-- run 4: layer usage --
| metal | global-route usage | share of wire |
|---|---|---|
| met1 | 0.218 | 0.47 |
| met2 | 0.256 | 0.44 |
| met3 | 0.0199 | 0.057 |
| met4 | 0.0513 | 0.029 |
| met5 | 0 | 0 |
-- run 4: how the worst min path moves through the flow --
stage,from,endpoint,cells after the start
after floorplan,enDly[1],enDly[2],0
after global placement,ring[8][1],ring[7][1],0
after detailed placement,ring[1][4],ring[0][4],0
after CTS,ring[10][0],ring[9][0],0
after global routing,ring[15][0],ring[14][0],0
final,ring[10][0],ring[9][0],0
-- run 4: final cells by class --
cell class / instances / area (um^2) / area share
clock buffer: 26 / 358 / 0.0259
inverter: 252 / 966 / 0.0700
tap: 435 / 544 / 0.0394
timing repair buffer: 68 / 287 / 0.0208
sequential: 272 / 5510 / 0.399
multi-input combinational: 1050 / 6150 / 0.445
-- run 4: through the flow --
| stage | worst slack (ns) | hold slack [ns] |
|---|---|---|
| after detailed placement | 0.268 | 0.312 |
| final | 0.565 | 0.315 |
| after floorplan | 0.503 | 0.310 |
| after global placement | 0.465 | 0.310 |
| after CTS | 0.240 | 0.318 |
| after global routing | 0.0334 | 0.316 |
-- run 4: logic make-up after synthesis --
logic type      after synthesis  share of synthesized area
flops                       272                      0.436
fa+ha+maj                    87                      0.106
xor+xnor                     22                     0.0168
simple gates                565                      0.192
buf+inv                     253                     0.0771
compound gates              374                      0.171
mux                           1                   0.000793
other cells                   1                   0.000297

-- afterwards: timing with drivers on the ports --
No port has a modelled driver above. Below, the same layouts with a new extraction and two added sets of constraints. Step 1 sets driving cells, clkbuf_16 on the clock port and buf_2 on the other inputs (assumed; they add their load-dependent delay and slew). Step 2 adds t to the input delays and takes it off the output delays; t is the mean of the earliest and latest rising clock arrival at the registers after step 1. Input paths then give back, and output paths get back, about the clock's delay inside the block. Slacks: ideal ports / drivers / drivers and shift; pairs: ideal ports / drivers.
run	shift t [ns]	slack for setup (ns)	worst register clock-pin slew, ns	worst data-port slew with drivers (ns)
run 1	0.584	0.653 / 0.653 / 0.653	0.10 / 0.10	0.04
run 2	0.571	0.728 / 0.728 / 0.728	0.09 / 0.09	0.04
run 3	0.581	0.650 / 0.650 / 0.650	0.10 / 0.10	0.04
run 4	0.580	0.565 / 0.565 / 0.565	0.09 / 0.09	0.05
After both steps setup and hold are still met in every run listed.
_ _ _ _
> _Work instructions_
Return the lines of the listing above exactly as they appear, starting with the first and stopping after the line that holds "after global placement,ring[8][1],ring[7][1],0".

> _Answer box_
-- run 4: layer usage --
| metal | global-route usage | share of wire |
|---|---|---|
| met1 | 0.218 | 0.47 |
| met2 | 0.256 | 0.44 |
| met3 | 0.0199 | 0.057 |
| met4 | 0.0513 | 0.029 |
| met5 | 0 | 0 |
-- run 4: how the worst min path moves through the flow --
stage,from,endpoint,cells after the start
after floorplan,enDly[1],enDly[2],0
after global placement,ring[8][1],ring[7][1],0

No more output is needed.